Afghanistan continues to rank among the poorest countries in the world on par with some of the most poverty-stricken countries in the Sub-Saharan Africa and South-East Asia. It consistently ranks among the worst countries On some of the most crucial development Indicators such as infant mortality, literacy rates, literacy rates among women, life expectancy and a host of other indicators.
The literacy rate among the women of Afghanistan figures no more than 15% while the average for the Asia is at least three times this figure. Overall literacy rates hover around 40%, one of the lowest in South Asia and central Asia, the two regions to which Afghanistan belongs by extension. According to UNICEF reports, on the crucial indicator of under-5 child mortality rate, Afghanistan, in 2009 and after being on the receiving end of almost a decade of generous international aid and assistance, scored 199. It means that out of every 1000 child born, at least one fifth of them do not reach the age of 5, falling victim to diseases and ailments that are easily preventable.

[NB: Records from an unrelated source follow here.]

===== src/include/ruc_pkg.sv =====
package ruc_pkg;

   // Clock and oscillator rates used to derive the watchdog tick.
   localparam int unsigned CLK_MHZ  = 200;
   localparam int unsigned OSC_MHZ  = 10;
   localparam int unsigned TICK_DIV = CLK_MHZ / OSC_MHZ;

   // Address and count constants.
   localparam logic [23:0] FACT_DEFAULT = 24'h010000;
   localparam logic [23:0] SERIAL_FACT  = 24'h000000;
   localparam logic [16:0] DOG_LOW      = 17'h00008;
   localparam logic [31:0] HIST_INVALID = 32'hFFFFFFFF;

   // Master state codes shown in the status words.
   localparam logic [1:0] MS_FACTORY = 2'h1;
   localparam logic [1:0] MS_APP     = 2'h2;

   // Capture selector codes.
   localparam logic [2:0] SEL_STATE = 3'h0;
   localparam logic [2:0] SEL_INFO2 = 3'h1;
   localparam logic [2:0] SEL_HIST1 = 3'h2;
   localparam logic [2:0] SEL_HIST2 = 3'h3;
   localparam logic [2:0] SEL_CTL   = 3'h4;

   // Synchroniser bank width and idle levels.
   localparam int unsigned SYNC_W   = 28;
   localparam logic [27:0] SYNC_RST = 28'h0000003;
   // Edges after reset release before the strap synchroniser holds the pin.
   localparam logic [4:0]  STRAP_WAIT = 5'h02;

   typedef enum logic [2:0] {
      ST_FACTORY = 3'h1,
      ST_LOADING = 3'h2,
      ST_USER    = 3'h4
   } ruc_state_t;

   typedef struct packed {
      logic        reserved_high_bit;
      logic        early_done_check_opt;
      logic        osc_opt;
      logic        watchdog_enable;
      logic        reserved_low_bit;
      logic [21:0] boot_page_field;
      logic [11:0] watchdog_timeout_field;
   } ruc_ctl_t;

   typedef struct packed {
      logic ext_reset;
      logic crc;
      logic err_line;
      logic watchdog_cause_flag;
      logic fabric;
   } ruc_cause_t;

   typedef struct packed {
      ruc_cause_t  cause;
      logic [1:0]  mstate;
      logic [23:0] boot_addr;
   } ruc_hist_t;

   typedef struct packed {
      logic       shift_en;
      logic       capture;
      logic       update;
      logic       din;
      logic [2:0] sel;
   } ruc_shift_t;

   typedef struct packed {
      ruc_state_t  state;
      logic        init;
      logic        parallel;
      logic        app_seen;
      ruc_ctl_t    ctl;
      ruc_ctl_t    upd;
      logic [23:0] fact_addr;
      logic [23:0] boot_addr;
      ruc_hist_t   hist1;
      ruc_hist_t   hist2;
      logic [28:0] dog_cnt;
      logic [4:0]  tick_cnt;
      logic [38:0] sr;
      logic        ext_prev;
      logic        err_prev;
      logic        set_prev;
      logic        reconfig;
      logic        osc_sel;
      logic        early_chk;
      logic        app_mode;
   } ruc_regs_t;

   localparam ruc_regs_t RUC_RST = '{
      state:     ST_FACTORY,
      fact_addr: FACT_DEFAULT,
      ext_prev:  1'b1,
      err_prev:  1'b1,
      default:   '0
   };

endpackage


===== src/hw/ruc_sync.sv =====
`timescale 1ns/1ps
module ruc_sync #(
   parameter int unsigned W   = 1,
   parameter logic [W-1:0] RST = '0
) (
   // Clock and reset
   input  wire logic         clk_i,
   input  wire logic         nrst_i,
   // Asynchronous levels in, synchronised levels out
   input  wire logic [W-1:0] async_i,
   output logic      [W-1:0] sync_o
);
   logic [W-1:0] meta_ff;
   logic [W-1:0] sync_ff;

   // The first stage feeds only the second stage.
   genvar g;
   generate
      for (g = 0; g < W; g++) begin : g_bit
         always_ff @(posedge clk_i) begin
            if (!nrst_i) begin
               meta_ff[g] <= RST[g];
               sync_ff[g] <= RST[g];
            end else begin
               meta_ff[g] <= async_i[g];
               sync_ff[g] <= meta_ff[g];
            end
         end
      end
   endgenerate

   assign sync_o = sync_ff;
endmodule


===== src/hw/ruc_upgrade_regs.sv =====
`timescale 1ns/1ps
module ruc_upgrade_regs (
   // Clock and reset
   input  wire logic              clk_i,
   input  wire logic              nrst_i,
   // Device pins and straps
   input  wire logic              external_config_reset_n_i,
   input  wire logic              config_error_line_n_i,
   input  wire logic              parallel_boot_scheme_i,
   input  wire logic              factory_boot_set_instr_i,
   input  wire logic [23:0]       factory_boot_addr_i,
   // Configuration engine
   input  wire logic              crc_error_i,
   input  wire logic              config_finished_pin_i,
   input  wire logic              early_done_i,
   input  wire logic              image_bad_i,
   // Fabric user logic
   input  wire ruc_pkg::ruc_shift_t shift_i,
   input  wire logic              fabric_reconfig_request_i,
   input  wire logic              watchdog_reload_strobe_i,
   // Outputs
   output logic                   shift_dout_o,
   output logic                   reconfig_o,
   output logic [23:0]            boot_addr_o,
   output logic                   startup_osc_sel_o,
   output logic                   early_check_o,
   output logic                   app_mode_o
);
   import ruc_pkg::*;

   ruc_regs_t   st_ff;
   ruc_regs_t   nxt_st;
   ruc_cause_t  cause;
   ruc_cause_t  win;
   logic [27:0] sync_s;
   logic        ext_s;
   logic        err_s;
   logic        par_s;
   logic        set_s;
   logic [23:0] addr_s;
   logic        tick;
   logic        dog_expire;
   logic [28:0] dog_load;
   logic [23:0] fact_boot;
   logic [1:0]  mstate;
   logic        strap_take;

   ruc_sync #(
      .W   (SYNC_W),
      .RST (SYNC_RST)
   ) u_sync (
      .clk_i   (clk_i),
      .nrst_i  (nrst_i),
      .async_i ({factory_boot_addr_i, factory_boot_set_instr_i,
                 parallel_boot_scheme_i, config_error_line_n_i,
                 external_config_reset_n_i}),
      .sync_o  (sync_s)
   );

   assign ext_s  = sync_s[0];
   assign err_s  = sync_s[1];
   assign par_s  = sync_s[2];
   assign set_s  = sync_s[3];
   assign addr_s = sync_s[27:4];

   assign tick      = (st_ff.tick_cnt == 5'(TICK_DIV - 1));
   assign dog_load  = {st_ff.ctl.watchdog_timeout_field, DOG_LOW};
   assign fact_boot = st_ff.parallel ? st_ff.fact_addr : SERIAL_FACT;
   assign mstate    = (st_ff.state == ST_FACTORY) ? MS_FACTORY : MS_APP;
   // The synchroniser sits at its reset level during reset, so the strap is
   // only trusted once two edges have refilled it with the pin.
   assign strap_take = !st_ff.init && (st_ff.tick_cnt == STRAP_WAIT);
   // The watchdog only runs in application user mode.
   assign dog_expire = (st_ff.state == ST_USER) &&
                       st_ff.ctl.watchdog_enable && tick &&
                       (st_ff.dog_cnt == 29'h0) &&
                       !watchdog_reload_strobe_i;

   always_comb begin
      nxt_st          = st_ff;
      nxt_st.reconfig = 1'b0;
      nxt_st.ext_prev = ext_s;
      nxt_st.err_prev = err_s;
      nxt_st.set_prev = set_s;
      nxt_st.tick_cnt = tick ? 5'h00 : st_ff.tick_cnt + 5'h01;

      // Causes are edges on the pins, pulses from fabric and engine, or watchdog expiry.
      cause                     = '0;
      cause.ext_reset           = st_ff.ext_prev && !ext_s;
      cause.err_line            = st_ff.err_prev && !err_s;
      cause.crc                 = crc_error_i ||
                                  ((st_ff.state == ST_LOADING) &&
                                   st_ff.ctl.early_done_check_opt &&
                                   (image_bad_i || early_done_i));
      cause.watchdog_cause_flag = dog_expire;
      cause.fabric              = fabric_reconfig_request_i;

      win = '0;
      if (cause.ext_reset) begin
         win.ext_reset = 1'b1;
      end else if (cause.crc) begin
         win.crc = 1'b1;
      end else if (cause.err_line) begin
         win.err_line = 1'b1;
      end else if (cause.watchdog_cause_flag) begin
         win.watchdog_cause_flag = 1'b1;
      end else if (cause.fabric) begin
         win.fabric = 1'b1;
      end

      // A new factory address is taken once per instruction.
      if (set_s && !st_ff.set_prev) begin
         nxt_st.fact_addr = addr_s;
      end

      // Shift path: capture has priority over shifting.
      if (shift_i.capture) begin
         unique case (shift_i.sel)
            SEL_STATE: begin
               if (st_ff.state == ST_FACTORY) begin
                  nxt_st.sr = {7'h00, mstate, 6'h00,
                               st_ff.boot_addr};
               end else begin
                  nxt_st.sr = {7'h00, mstate,
                               st_ff.ctl.watchdog_enable,
                               dog_load};
               end
            end
            SEL_INFO2: nxt_st.sr = {7'h00, mstate, 6'h00,
                                    st_ff.boot_addr};
            SEL_HIST1: nxt_st.sr = st_ff.app_seen ?
                                   {8'h00, st_ff.hist1} :
                                   {7'h00, HIST_INVALID};
            SEL_HIST2: nxt_st.sr = st_ff.app_seen ?
                                   {8'h00, st_ff.hist2} :
                                   {7'h00, HIST_INVALID};
            SEL_CTL: nxt_st.sr = (st_ff.state == ST_FACTORY) ?
                                 st_ff.upd : st_ff.ctl;
            default: nxt_st.sr = '0;
         endcase
      end else if (shift_i.shift_en) begin
         nxt_st.sr = {st_ff.sr[37:0], shift_i.din};
      end
      if (shift_i.update && (st_ff.state == ST_FACTORY)) begin
         nxt_st.upd = st_ff.sr;
      end

      // Watchdog down-counter with reload.
      if ((st_ff.state == ST_USER) && st_ff.ctl.watchdog_enable) begin
         if (watchdog_reload_strobe_i) begin
            nxt_st.dog_cnt = dog_load;
         end else if (tick && (st_ff.dog_cnt != 29'h0)) begin
            nxt_st.dog_cnt = st_ff.dog_cnt - 29'h1;
         end
      end

      if (!st_ff.init) begin
         // Causes are ignored until the straps have been caught.
         if (strap_take) begin
            nxt_st.init     = 1'b1;
            nxt_st.parallel = par_s;
            nxt_st.ctl      = '0;
            nxt_st.state    = ST_FACTORY;
            if (par_s) begin
               nxt_st.ctl.boot_page_field = st_ff.fact_addr[23:2];
               nxt_st.boot_addr           = st_ff.fact_addr;
            end else begin
               nxt_st.boot_addr = SERIAL_FACT;
            end
         end
      end else if (|cause) begin
         nxt_st.hist2    = st_ff.hist1;
         nxt_st.hist1    = '{cause: win, mstate: mstate,
                             boot_addr: st_ff.boot_addr};
         nxt_st.reconfig = 1'b1;
         nxt_st.app_mode = 1'b0;
         if (win.fabric) begin
            // Control is loaded from the update register only here, by the state machine.
            nxt_st.ctl       = st_ff.upd;
            nxt_st.state     = ST_LOADING;
            nxt_st.boot_addr = {st_ff.upd.boot_page_field, 2'h0};
            nxt_st.osc_sel   = st_ff.upd.osc_opt;
            nxt_st.early_chk = st_ff.upd.early_done_check_opt;
         end else begin
            nxt_st.ctl       = '0;
            nxt_st.state     = ST_FACTORY;
            nxt_st.boot_addr = fact_boot;
            nxt_st.osc_sel   = 1'b0;
            nxt_st.early_chk = 1'b0;
         end
      end else if ((st_ff.state == ST_LOADING) && config_finished_pin_i) begin
         nxt_st.state     = ST_USER;
         nxt_st.app_seen  = 1'b1;
         nxt_st.app_mode  = 1'b1;
         nxt_st.dog_cnt   = dog_load;
         nxt_st.osc_sel   = 1'b0;
         nxt_st.early_chk = 1'b0;
      end
   end

   always_ff @(posedge clk_i) begin
      if (!nrst_i) begin
         st_ff <= RUC_RST;
      end else begin
         st_ff <= nxt_st;
      end
   end

   assign shift_dout_o      = st_ff.sr[38];
   assign reconfig_o        = st_ff.reconfig;
   assign boot_addr_o       = st_ff.boot_addr;
   assign startup_osc_sel_o = st_ff.osc_sel;
   assign early_check_o     = st_ff.early_chk;
   assign app_mode_o        = st_ff.app_mode;
endmodule


===== config.mk =====
export PLATFORM = sky130hd
export DESIGN_NAME = ruc_upgrade_regs
export DESIGN_NICKNAME = d
export VERILOG_FILES = /design/src/include/ruc_pkg.sv /design/src/hw/ruc_sync.sv /design/src/hw/ruc_upgrade_regs.sv
export SDC_FILE = /design/constraint.sdc
export NUM_CORES = 1
export LEC_CHECK = 0
export ABC_AREA = 1
export ABC_CLOCK_PERIOD_IN_PS = 2200
export BUFFER_PORTS_ARGS = -buffer_cell sky130_fd_sc_hd__buf_4
export CORE_MARGIN = 2
export CORE_UTILIZATION = 45
export CTS_BUF_LIST = sky130_fd_sc_hd__clkbuf_16
export DETAILED_ROUTE_END_ITERATION = 10
export MAX_ROUTING_LAYER = met4
export PLACE_DENSITY = 0.75
export SKIP_LAST_GASP = 1
export SLEW_MARGIN = 10
export SYNTH_ARGS = -nofsm -noshare
export SYNTH_HDL_FRONTEND = slang
export SYNTH_SLANG_ARGS = --single-unit

===== constraint.sdc =====
create_clock -name clk_i -period 2.2 [get_ports clk_i]
set_clock_uncertainty 0.15 [all_clocks]
set_input_delay 0.22 -clock clk_i [delete_from_list [all_inputs] [get_ports clk_i]]
set_output_delay 0.22 -clock clk_i [all_outputs]
set_load 0.02 [all_outputs]

==> results.md, run 1 <==
* Num Clock Sinks at 330
* CORE AREA at 32,500 um^2
* Worst hold slack at 0.0246 ns
* Starting DRT DRC Count at 1,387
* Layout net count at 2,258
* Post-DRT Antenna Nets at 0
* CTS tree: done
* Int Pwr at 10.4 mW
* CTS Buf Count at 37
* Via count at 14.3k
* Part of the Yosys area used for sequential elements at 44.5%
* DIE HEIGHT at 186 um
* Logic pwr share at 12.1%
* Max-cap viol count at 0
* IO buf count at 71
* Share of the synthesized area in the top cell type at 44.5%
* Vias in the first global route at 13.4k
* Top cells by area, synth: dfxtp_1, nand2_1, o21ai_0, inv_1, a21oi_1
* Maximum VDD drop at 615 uV
* GR Overflow Total at 0
* EDFF count, synth at 0
* Relative slew slack at 43.3%
* DP HPWL at 28,400 um
* Ratio of cells with drive above 1 in the final layout at 14.4%
* Gp weighted congestion at 0.905
* Clk_lat worst skew at 0.54 ns
* I/O pins at 72
* Total wire length at 42,900 um
* Clock network fraction of design power at 42.2%
* Static leakage at 8.08 nW
* Commonest cells in the netlist: nand2_1, dfxtp_1, inv_1, o21ai_0, nor2_1
* Sequential power share at 45.7%
* First-pass GRT wire length at 67,800 um
* Post-route cell area at 17,900 um^2
* NetSw at 3.77 mW
* CTS clock-pin slew for the worst setup and hold paths at 0.06 ns
* Final hold vios at 0
* Via-per-instance ratio at 5.35
* Top FF cell, synth: dfxtp_1
* Cells after synthesis at 2,101
* Setup violators final at 0
* Placed cell areas at 16,100 um^2
* DRT Pass-1 Iters at 8
* Drt wl/cell at 16.0 um
* Largest net degree at the start of global routing at 130
* Yosys reg bits at 330
* Ant. Diodes at 0
* Mean Syn Cell Area at 7.06 um^2
* Period utilization at 97.6%
* Slew @ Worst Pin at 0.851 ns
* Most numerous cell in the Yosys netlist: nand2_1
* Htree depth at 2
* WP data arrival at 2.40 ns
* Synth Cell Area at 14,800 um^2
* DRC viols at 0
* Die W at 186 um
* Min Tclk post-route at 2.15 ns
* CP max FO at 32
* Initial Util at 45.6%
* Synth warn at 0
* CP startpoint kind: flip-flop
* Status: finished, final reports clean
* F_max at 466 MHz
* RSZ-0062 raised after global routing: yes
* Die ar. at 34,400 um^2
* Gr usage total at 25.4%
* Synth async-reset ratio at 0%
* Netlist cell types at 44
* CTS Buffer Depth at 3
* Fillers at 2,983
* Initial antenna violation count at 0
* CP endpoint kind: flip-flop
* Worst Hold Class: primary input to flip-flop
* Syn Nets at 2,147
* Setup_tns at 0 ns
* Pwr per Cell Area at 792 nW/um^2
* Setup CP Type: flip-flop to flip-flop
* Fin. max-slew vios at 0
* Row cnt at 66
* Root buf cell: clkbuf_16
* Total Power at 14.1 mW
* Worst EP required at 2.45 ns
* Area delta synth->final at 20.5%
* Post-synth top area cell: dfxtp_1
* Sw Share at 26.6%
per-stage QoR:
step           utilization, %  cells  setup WS (ns)
2_1_floorplan               -   2101         0.0908
3_3_place_gp             49.5   2570         0.0294
3_5_place_dp             49.5   2570        -0.0352
4_1_cts                  54.2   2665         0.0188
5_1_grt                  54.9   2675        -0.0532
6_report                 54.9   2675         0.0537
final cells by class:
| class | count | area (um^2) | share of cell area [%] |
|---|---|---|---|
| Clock buffer | 38 | 951 | 5.32 |
| Clock inverter | 22 | 201 | 1.13 |
| Inverter | 253 | 952 | 5.33 |
| Sequential cell | 330 | 6610 | 37.0 |
| Timing Repair Buffer | 225 | 1970 | 11.0 |
| Multi-Input combinational cell | 1365 | 6630 | 37.1 |
| Tap cell | 442 | 553 | 3.09 |
logic make-up (layout without fill, tap and decap cells):
kind of cell / count (synthesis) / count (layout) / share of synthesized area [%]
AND/OR/NAND/NOR: 829 / 829 / 24.0
adder cells (fa/ha/maj): 3 / 3 / 0.253
AO/OA/AOI/OAI: 518 / 518 / 18.7
buffers and inverters: 406 / 538 / 11.6
flip-flops: 330 / 330 / 44.5
XOR/XNOR: 15 / 15 / 0.886
worst max-delay path, stage by stage (launching register included):
cell     delay, ns
dfxtp_1       0.35
nor2_2        0.17
nand2_1       0.10
nor2_2        0.14
nand2_2       0.12
nor2_8        0.11
nand2_4       0.09
nand3_2       0.09
nand2_4       0.08
buf_12        0.19
nand2_4       0.14
buf_12        0.18
o22ai_1       0.09
timing repair:
item,in CTS,in global routing
pin swaps,2,5
resized for setup,7,38
cloned,1,2
setup buffers,1,8
endpoints found under the setup margin,48,146
hold buffers,33,0
endpoints found under the hold margin,62,0
per-layer routing:
metal / vias up / routed length, um / track usage (%)
met5: - / 0 / -
met4: 0 / 1920 / 11.5
met3: 150 / 3050 / 3.97
met2: 581 / 20000 / 41.8
met1: 6584 / 17900 / 30.7
li1: 7009 / - / -
worst paths after layout:
path	from	endpoint	slack [ns]	cells past startpoint
min	config_finished_pin_i	st_ff[271]$_SDFFE_PN1P_	0.02	4
max	st_ff[59]$_SDFF_PN0_	st_ff[120]$_SDFFE_PN0P_	0.05	12
max reg2reg	st_ff[59]$_SDFF_PN0_	st_ff[120]$_SDFFE_PN0P_	0.05	12
min reg2reg	u_sync.meta_ff[19]$_SDFF_PN0_	u_sync.sync_o[19]$_SDFF_PN0_	0.26	2
sequential cells by signal, summed over array words and instances (netlist names):
register and cells:
startup_osc_sel_o 1, shift_dout_o 1, u_sync.sync_o 28, st_ff 233, reconfig_o 1, u_sync.meta_ff 28, dog_load 12, app_mode_o 1
boot_addr_o 24, early_check_o 1
cells in the final DEF, fill, tap and decap left out, types with 7 or more instances in the layout:
cell,Yosys,layout
nor2_1,201,186
o22ai_1,25,25
nand2_2,5,9
buf_12,1,10
clkbuf_16,0,40
inv_2,6,7
inv_1,245,250
nor2_2,10,22
a22oi_1,11,11
nand2_1,437,431
nand4_1,25,25
o2111ai_1,17,17
o21ai_0,245,244
a21oi_1,162,161
buf_4,28,175
xnor2_1,8,8
nand3_1,122,119
xor2_1,7,7
o211ai_1,16,16
dlygate4sd3_1,0,33
o21ai_1,34,35
dfxtp_1,330,325
power by group through the flow:
stage	clock (mW)	combinational [mW]	sequential, mW
4_1_cts	6.04	1.65	6.46
2_1_floorplan	0	1.09	6.51
3_3_place_gp	0	1.54	6.58
5_1_grt	6.31	1.88	6.49
6_report	5.96	1.71	6.47
3_5_place_dp	0	1.58	6.59
Power figures use the tool's default switching activity.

Perhaps, the most heinous disaster right now unfolding in Afghanistan is the economic disarray with people and communities still languishing in poverty, unemployment and a pessimistic and deeply uncertain future.
For sure, the past ten years and the pouring in of billions of dollars as both aid and foreign military spending have given rise to a class of Afghan nouveau riche, who buy million dollar homes and drive around in glittery cars. Apart from this new class of Afghan rich, a middle class too has been building up who can afford to send their children to good schools, live a comfortable life and save for the future of themselves and their children.
However, when you scratch the surface of this glittery Afghan class of urban rich and comfortable, the reality of life for the majority of Afghans in provinces and far-off areas is a constant battle against poverty, hunger, harsh winters and disease and ailment. The current wave of drought and famine that is sweeping large areas of the country has already left millions of Afghans in the clutches of an unforgiving winter with little food to tide over the winter.
Hundreds of thousands are forced to leave their homes and farmlands and seek food and shelter elsewhere or are condemned to a miserly life in which the roots and leaves of wild reeds and plants will be their only food to eat over the winter. Certainly, the food supplies distributed by the government and international aid agencies such as the World Food Program do not reach millions of desperately hungry and poor in many provinces.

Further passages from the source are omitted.